Segment Start: DATASET RECORDS
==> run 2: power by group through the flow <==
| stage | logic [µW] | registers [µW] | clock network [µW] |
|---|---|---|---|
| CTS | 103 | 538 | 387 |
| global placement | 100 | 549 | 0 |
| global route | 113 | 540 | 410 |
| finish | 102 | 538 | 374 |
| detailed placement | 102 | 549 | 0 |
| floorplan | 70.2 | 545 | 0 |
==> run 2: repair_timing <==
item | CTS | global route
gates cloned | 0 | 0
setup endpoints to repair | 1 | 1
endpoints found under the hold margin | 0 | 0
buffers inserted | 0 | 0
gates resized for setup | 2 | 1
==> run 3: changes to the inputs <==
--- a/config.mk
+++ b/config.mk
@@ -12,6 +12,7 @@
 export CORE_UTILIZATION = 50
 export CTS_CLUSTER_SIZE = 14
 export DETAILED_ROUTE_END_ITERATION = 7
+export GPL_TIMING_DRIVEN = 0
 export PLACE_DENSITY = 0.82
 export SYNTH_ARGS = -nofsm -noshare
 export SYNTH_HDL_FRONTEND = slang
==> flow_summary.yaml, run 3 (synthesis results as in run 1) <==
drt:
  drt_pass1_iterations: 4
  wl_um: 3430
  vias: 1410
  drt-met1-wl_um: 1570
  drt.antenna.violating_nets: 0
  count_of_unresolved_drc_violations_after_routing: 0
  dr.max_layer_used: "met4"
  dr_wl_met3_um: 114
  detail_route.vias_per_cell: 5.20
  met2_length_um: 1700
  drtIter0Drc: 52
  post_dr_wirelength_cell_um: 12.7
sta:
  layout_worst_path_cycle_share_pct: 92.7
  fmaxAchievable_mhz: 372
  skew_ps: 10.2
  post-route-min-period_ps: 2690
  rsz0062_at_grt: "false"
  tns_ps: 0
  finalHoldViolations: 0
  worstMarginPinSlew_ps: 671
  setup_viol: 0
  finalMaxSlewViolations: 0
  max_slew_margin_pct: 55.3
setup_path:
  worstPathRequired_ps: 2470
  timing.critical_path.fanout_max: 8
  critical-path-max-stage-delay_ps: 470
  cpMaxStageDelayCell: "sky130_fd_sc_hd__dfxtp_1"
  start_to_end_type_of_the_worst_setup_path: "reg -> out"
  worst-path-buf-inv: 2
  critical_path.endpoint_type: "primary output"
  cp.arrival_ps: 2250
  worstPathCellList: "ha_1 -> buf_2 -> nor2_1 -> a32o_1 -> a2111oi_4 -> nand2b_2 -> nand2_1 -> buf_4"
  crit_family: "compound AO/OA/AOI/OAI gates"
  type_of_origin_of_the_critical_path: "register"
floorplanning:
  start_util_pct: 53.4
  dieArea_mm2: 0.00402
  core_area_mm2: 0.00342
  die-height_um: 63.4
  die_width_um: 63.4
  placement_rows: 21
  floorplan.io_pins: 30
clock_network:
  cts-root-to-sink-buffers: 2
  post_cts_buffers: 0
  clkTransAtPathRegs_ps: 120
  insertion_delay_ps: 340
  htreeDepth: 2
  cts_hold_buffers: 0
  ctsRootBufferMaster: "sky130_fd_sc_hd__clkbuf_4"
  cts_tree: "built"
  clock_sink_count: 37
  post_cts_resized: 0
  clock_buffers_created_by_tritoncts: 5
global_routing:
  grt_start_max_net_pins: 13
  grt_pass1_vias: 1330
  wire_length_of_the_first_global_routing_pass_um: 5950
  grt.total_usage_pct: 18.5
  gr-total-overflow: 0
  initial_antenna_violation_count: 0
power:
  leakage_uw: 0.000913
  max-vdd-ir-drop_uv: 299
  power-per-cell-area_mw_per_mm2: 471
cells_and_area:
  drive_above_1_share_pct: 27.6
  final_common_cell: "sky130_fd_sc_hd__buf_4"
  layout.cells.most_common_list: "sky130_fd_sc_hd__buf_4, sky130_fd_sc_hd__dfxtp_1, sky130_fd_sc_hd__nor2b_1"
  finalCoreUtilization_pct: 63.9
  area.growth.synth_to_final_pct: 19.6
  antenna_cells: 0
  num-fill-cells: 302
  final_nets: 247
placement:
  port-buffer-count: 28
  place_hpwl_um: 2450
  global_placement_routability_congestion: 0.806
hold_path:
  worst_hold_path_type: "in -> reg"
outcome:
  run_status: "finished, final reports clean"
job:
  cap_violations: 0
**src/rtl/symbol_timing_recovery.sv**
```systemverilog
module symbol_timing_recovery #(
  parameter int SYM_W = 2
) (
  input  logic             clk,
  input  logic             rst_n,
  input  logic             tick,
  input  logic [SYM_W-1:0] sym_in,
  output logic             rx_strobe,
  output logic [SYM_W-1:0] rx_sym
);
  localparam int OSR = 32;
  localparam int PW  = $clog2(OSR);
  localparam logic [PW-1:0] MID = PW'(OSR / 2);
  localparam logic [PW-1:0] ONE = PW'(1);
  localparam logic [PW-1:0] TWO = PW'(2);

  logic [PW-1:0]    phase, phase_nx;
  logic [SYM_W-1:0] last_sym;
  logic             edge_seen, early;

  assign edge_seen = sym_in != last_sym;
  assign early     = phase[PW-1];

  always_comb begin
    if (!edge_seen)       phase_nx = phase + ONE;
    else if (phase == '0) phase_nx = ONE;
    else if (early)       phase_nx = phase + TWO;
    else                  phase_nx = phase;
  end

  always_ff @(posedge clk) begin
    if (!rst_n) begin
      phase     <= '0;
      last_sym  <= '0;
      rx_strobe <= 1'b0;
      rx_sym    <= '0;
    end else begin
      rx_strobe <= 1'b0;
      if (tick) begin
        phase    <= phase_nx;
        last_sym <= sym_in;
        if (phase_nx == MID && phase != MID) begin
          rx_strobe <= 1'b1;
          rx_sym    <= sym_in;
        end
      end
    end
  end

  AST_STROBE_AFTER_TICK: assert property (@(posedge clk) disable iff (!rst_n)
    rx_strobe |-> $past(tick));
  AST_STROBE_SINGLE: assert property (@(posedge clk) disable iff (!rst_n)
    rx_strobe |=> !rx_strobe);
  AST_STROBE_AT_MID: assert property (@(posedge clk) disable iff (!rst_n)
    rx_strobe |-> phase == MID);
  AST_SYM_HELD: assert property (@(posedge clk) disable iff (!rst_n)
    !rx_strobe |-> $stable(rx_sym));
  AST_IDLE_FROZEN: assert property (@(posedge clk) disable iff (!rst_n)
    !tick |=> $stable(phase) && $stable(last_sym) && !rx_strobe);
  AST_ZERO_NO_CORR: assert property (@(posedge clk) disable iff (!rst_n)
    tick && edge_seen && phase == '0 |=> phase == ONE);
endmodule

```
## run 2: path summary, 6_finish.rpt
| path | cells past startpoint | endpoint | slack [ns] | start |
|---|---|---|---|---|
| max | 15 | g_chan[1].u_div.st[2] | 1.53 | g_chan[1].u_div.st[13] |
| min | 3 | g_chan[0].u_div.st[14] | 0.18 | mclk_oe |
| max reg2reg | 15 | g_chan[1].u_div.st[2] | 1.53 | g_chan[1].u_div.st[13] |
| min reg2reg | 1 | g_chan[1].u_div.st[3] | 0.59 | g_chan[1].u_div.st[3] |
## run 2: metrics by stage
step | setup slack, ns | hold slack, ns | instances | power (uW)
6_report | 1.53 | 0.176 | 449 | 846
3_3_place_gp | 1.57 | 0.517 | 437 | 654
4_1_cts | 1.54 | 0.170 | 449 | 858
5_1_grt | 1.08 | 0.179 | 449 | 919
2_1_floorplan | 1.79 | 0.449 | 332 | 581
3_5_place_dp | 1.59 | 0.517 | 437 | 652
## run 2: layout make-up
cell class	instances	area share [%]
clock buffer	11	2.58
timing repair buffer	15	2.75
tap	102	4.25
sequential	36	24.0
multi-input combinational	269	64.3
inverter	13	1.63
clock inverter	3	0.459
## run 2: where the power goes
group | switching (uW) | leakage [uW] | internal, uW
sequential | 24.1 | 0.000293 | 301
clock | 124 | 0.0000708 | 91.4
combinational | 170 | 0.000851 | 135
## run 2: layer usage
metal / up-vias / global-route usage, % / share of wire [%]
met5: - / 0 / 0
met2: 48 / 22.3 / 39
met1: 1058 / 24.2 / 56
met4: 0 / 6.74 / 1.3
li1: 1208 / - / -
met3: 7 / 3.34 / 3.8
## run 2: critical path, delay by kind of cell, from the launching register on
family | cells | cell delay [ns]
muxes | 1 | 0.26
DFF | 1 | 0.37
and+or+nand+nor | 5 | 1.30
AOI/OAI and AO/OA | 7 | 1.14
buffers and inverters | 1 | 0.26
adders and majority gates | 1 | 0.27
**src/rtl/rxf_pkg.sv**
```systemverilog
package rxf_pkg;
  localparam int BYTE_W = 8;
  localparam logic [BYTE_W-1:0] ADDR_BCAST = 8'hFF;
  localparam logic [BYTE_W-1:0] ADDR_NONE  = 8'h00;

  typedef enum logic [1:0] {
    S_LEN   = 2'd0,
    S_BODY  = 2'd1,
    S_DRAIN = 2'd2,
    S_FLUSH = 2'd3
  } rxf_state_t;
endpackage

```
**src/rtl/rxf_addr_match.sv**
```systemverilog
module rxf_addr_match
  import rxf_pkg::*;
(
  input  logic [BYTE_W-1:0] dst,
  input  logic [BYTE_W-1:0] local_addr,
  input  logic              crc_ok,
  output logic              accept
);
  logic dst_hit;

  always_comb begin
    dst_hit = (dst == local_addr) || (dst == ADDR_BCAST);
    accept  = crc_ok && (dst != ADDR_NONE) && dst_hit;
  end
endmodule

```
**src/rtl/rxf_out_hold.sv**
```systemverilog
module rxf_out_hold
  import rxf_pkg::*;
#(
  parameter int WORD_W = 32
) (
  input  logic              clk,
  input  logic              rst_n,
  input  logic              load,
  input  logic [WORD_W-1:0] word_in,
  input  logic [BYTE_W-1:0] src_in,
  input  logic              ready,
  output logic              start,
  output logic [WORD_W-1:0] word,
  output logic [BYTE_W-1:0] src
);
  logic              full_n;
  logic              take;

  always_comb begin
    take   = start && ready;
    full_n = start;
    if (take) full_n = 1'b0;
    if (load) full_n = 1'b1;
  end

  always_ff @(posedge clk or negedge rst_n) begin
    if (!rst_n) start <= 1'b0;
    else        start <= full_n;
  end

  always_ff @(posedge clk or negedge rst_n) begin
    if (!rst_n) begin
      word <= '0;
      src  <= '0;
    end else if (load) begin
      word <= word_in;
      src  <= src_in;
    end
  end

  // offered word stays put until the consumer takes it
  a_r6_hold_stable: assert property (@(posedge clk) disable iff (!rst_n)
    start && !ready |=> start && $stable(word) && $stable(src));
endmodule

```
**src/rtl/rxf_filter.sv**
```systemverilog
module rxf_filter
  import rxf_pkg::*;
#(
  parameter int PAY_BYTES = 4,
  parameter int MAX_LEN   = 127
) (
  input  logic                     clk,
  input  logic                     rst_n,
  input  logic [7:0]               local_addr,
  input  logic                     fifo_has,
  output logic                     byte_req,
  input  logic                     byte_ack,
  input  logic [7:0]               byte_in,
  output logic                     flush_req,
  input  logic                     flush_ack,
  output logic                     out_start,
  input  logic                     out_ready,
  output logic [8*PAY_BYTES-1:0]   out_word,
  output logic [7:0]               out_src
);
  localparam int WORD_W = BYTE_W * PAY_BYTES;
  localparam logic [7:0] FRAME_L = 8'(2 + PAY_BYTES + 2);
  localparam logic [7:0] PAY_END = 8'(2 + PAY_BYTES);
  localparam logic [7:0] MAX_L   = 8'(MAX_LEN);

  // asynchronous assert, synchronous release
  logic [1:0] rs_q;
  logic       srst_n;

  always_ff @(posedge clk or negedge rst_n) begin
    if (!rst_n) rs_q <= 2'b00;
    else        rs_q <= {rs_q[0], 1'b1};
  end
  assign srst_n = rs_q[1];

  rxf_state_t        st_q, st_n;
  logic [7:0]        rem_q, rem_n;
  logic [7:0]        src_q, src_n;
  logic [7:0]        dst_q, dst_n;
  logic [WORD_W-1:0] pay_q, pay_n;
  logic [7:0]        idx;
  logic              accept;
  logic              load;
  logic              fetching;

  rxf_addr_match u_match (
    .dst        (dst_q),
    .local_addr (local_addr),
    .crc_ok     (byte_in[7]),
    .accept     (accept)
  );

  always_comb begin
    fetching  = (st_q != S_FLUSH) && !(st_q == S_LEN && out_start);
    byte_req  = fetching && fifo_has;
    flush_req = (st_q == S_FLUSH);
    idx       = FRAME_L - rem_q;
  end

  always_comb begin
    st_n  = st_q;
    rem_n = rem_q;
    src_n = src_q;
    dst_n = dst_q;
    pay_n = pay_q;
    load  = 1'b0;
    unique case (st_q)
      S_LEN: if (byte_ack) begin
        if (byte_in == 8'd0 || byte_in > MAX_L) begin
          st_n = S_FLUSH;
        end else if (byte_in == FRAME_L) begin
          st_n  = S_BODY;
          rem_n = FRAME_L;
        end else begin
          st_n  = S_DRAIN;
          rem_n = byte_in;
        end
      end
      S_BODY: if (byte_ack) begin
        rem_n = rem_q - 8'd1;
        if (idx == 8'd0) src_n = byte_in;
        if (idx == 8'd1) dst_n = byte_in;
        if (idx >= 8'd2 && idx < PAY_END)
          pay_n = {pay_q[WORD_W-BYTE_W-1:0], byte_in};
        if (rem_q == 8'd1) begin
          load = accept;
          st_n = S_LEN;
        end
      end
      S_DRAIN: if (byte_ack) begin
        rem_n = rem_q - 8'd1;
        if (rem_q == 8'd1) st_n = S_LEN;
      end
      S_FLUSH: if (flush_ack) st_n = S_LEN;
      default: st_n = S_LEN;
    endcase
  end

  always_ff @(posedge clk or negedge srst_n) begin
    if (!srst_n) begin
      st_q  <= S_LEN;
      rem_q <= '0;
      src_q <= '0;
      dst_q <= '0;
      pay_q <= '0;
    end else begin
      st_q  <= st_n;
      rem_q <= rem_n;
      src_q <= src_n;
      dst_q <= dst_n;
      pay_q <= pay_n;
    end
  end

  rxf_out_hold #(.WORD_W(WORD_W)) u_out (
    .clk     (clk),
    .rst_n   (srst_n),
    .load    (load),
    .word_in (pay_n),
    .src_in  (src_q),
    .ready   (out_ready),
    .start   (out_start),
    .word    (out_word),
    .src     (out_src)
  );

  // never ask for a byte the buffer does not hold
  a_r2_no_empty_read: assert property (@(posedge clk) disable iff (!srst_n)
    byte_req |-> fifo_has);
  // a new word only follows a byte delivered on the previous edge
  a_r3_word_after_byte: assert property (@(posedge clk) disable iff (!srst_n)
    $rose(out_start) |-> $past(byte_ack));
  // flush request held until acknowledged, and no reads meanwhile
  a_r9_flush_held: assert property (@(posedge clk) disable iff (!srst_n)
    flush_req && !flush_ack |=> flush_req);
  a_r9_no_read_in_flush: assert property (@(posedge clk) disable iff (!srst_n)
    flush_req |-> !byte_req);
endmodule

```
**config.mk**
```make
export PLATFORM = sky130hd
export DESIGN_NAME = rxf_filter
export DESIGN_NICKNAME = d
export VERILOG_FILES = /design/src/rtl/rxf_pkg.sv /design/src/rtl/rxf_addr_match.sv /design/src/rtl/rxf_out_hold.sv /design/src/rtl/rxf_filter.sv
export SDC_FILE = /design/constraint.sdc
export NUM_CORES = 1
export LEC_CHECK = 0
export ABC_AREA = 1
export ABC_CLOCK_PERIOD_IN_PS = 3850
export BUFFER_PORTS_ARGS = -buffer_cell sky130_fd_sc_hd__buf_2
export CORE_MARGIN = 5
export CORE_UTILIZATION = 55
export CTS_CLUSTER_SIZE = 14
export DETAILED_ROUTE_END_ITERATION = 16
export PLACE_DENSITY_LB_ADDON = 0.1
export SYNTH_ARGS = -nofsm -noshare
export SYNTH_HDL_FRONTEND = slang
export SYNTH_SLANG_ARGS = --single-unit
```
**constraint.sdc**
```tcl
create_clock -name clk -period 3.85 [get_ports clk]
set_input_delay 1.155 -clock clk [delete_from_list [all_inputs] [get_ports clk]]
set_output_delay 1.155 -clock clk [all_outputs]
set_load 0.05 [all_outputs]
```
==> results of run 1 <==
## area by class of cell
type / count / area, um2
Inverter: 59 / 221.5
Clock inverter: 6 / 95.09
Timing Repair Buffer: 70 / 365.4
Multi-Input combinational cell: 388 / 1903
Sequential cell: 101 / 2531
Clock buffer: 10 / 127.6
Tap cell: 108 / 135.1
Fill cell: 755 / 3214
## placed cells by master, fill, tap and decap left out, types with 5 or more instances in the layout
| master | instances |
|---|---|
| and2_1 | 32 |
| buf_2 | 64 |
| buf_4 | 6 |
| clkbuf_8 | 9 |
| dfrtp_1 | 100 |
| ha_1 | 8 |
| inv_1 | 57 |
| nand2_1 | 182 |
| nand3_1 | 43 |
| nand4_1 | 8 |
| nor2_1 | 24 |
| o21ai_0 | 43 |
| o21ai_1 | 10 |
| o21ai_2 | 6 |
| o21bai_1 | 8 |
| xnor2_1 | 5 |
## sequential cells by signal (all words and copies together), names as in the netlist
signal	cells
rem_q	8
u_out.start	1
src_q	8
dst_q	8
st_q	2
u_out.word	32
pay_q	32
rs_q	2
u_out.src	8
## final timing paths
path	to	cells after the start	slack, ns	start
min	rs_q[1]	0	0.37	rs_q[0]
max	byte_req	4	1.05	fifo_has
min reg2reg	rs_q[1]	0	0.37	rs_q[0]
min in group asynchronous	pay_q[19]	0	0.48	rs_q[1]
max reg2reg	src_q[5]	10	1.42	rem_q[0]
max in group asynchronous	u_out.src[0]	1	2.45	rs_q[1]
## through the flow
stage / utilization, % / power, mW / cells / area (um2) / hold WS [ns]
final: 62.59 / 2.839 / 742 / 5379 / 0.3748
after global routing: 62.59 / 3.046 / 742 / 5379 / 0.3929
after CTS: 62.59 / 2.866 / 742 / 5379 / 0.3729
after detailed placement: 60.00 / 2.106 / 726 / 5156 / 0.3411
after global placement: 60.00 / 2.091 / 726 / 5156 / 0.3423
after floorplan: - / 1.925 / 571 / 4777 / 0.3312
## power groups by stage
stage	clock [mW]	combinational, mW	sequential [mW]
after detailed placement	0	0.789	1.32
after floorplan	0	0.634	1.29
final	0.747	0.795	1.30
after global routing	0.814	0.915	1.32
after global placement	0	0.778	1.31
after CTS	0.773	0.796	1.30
Segment End: DATASET RECORDS
DESCRIPTION OF THE TASK
All lines in the data above from the one with "clock_sink_count: 37" through the one with "gr-total-overflow: 0" must be repeated exactly, and no others.

RESPONSE TO THE TASK
  clock_sink_count: 37
  post_cts_resized: 0
  clock_buffers_created_by_tritoncts: 5
global_routing:
  grt_start_max_net_pins: 13
  grt_pass1_vias: 1330
  wire_length_of_the_first_global_routing_pass_um: 5950
  grt.total_usage_pct: 18.5
  gr-total-overflow: 0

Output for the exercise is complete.